Scan the listing for the word "assign" and report every line that contains it.

▶ [Task inputs]:

####################

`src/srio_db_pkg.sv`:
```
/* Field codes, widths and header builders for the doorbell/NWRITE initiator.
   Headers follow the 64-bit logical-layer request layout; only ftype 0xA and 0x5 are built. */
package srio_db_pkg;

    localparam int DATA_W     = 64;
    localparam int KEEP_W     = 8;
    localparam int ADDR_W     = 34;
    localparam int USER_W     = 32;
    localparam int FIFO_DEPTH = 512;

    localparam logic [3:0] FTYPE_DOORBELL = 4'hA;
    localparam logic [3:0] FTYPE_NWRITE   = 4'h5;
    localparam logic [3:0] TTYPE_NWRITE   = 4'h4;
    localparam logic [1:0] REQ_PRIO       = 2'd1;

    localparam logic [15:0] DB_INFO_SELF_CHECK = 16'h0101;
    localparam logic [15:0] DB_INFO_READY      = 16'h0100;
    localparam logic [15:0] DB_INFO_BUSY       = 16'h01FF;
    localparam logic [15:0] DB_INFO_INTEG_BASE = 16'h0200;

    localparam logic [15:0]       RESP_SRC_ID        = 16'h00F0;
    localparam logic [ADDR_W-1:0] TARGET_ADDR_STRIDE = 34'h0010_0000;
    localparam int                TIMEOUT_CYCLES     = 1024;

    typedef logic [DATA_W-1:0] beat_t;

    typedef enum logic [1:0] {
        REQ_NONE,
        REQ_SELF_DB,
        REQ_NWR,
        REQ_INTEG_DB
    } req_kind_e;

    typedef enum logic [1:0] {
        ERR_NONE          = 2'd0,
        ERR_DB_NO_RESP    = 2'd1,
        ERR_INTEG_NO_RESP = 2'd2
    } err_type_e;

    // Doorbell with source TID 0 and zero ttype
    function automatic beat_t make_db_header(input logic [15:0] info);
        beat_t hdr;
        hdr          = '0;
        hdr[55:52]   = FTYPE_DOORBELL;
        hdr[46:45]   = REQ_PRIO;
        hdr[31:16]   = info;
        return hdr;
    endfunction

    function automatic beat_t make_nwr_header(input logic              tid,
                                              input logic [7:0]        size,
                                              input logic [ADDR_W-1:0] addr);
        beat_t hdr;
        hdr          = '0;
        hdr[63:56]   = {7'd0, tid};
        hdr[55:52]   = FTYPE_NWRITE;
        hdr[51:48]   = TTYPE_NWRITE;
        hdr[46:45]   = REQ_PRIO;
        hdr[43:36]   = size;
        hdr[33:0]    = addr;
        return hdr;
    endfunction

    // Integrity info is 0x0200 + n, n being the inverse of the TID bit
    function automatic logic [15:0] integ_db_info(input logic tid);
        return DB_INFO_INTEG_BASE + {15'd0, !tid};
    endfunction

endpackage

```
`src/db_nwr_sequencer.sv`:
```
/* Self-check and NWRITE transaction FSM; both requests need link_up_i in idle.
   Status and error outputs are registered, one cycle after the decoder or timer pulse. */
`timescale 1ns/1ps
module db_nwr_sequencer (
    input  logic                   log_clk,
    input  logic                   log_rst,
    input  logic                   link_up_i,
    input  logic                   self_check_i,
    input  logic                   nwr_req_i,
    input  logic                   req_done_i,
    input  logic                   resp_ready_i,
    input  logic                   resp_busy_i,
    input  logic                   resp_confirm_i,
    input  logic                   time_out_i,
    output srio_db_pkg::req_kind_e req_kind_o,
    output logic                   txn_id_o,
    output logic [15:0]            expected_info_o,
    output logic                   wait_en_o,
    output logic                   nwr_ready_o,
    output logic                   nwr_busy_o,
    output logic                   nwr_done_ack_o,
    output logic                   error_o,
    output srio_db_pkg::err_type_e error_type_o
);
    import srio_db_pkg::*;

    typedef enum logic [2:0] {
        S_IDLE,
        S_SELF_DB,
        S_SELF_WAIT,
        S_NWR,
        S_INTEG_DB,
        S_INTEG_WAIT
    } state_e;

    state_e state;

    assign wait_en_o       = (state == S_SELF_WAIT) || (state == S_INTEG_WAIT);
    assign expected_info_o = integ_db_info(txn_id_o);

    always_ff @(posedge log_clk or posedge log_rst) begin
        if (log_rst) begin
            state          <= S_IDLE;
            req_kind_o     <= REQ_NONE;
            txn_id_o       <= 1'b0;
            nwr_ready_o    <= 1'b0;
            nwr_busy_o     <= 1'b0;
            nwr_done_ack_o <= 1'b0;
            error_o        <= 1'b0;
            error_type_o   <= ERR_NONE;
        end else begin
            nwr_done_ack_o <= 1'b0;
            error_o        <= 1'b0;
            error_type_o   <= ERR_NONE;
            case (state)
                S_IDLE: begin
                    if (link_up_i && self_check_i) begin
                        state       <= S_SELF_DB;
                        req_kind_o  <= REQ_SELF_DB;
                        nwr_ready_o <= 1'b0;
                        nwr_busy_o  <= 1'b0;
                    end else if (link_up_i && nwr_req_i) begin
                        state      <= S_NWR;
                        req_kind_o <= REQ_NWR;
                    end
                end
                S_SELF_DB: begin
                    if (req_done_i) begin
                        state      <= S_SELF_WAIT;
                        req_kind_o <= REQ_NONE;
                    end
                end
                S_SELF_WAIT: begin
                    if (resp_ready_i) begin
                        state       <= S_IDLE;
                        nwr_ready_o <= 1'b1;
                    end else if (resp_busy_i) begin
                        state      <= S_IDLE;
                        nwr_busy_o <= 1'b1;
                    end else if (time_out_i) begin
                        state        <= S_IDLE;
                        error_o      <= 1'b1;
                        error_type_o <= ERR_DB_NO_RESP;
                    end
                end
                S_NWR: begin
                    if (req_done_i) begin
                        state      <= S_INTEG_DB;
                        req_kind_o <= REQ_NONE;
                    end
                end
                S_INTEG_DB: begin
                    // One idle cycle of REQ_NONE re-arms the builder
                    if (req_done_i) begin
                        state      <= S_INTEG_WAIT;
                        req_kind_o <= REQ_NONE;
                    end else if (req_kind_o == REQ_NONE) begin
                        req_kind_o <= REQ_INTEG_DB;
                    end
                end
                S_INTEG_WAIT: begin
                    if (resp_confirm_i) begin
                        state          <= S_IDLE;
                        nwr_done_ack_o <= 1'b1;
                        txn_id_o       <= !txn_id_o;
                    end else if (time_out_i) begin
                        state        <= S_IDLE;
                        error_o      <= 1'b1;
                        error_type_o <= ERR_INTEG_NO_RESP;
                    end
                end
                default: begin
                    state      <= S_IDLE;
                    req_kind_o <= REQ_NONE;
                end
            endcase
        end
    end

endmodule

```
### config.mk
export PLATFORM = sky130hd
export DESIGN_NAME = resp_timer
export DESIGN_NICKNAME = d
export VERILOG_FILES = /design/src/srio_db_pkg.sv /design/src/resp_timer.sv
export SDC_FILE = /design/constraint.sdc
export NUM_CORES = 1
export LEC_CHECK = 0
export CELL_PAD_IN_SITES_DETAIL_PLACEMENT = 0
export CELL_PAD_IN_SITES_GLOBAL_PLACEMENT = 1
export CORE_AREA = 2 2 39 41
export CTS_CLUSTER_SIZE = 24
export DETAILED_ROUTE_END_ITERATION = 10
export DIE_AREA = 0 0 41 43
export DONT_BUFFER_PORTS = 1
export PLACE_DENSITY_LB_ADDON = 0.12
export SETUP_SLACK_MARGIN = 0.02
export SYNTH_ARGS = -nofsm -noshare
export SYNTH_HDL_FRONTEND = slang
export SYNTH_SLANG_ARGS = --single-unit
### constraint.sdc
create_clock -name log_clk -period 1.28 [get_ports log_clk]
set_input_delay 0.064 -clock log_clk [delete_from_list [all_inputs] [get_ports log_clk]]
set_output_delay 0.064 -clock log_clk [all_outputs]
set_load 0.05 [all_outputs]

####################

▶ [Solution to this task]:
    assign wait_en_o       = (state == S_SELF_WAIT) || (state == S_INTEG_WAIT);
    assign expected_info_o = integ_db_info(txn_id_o);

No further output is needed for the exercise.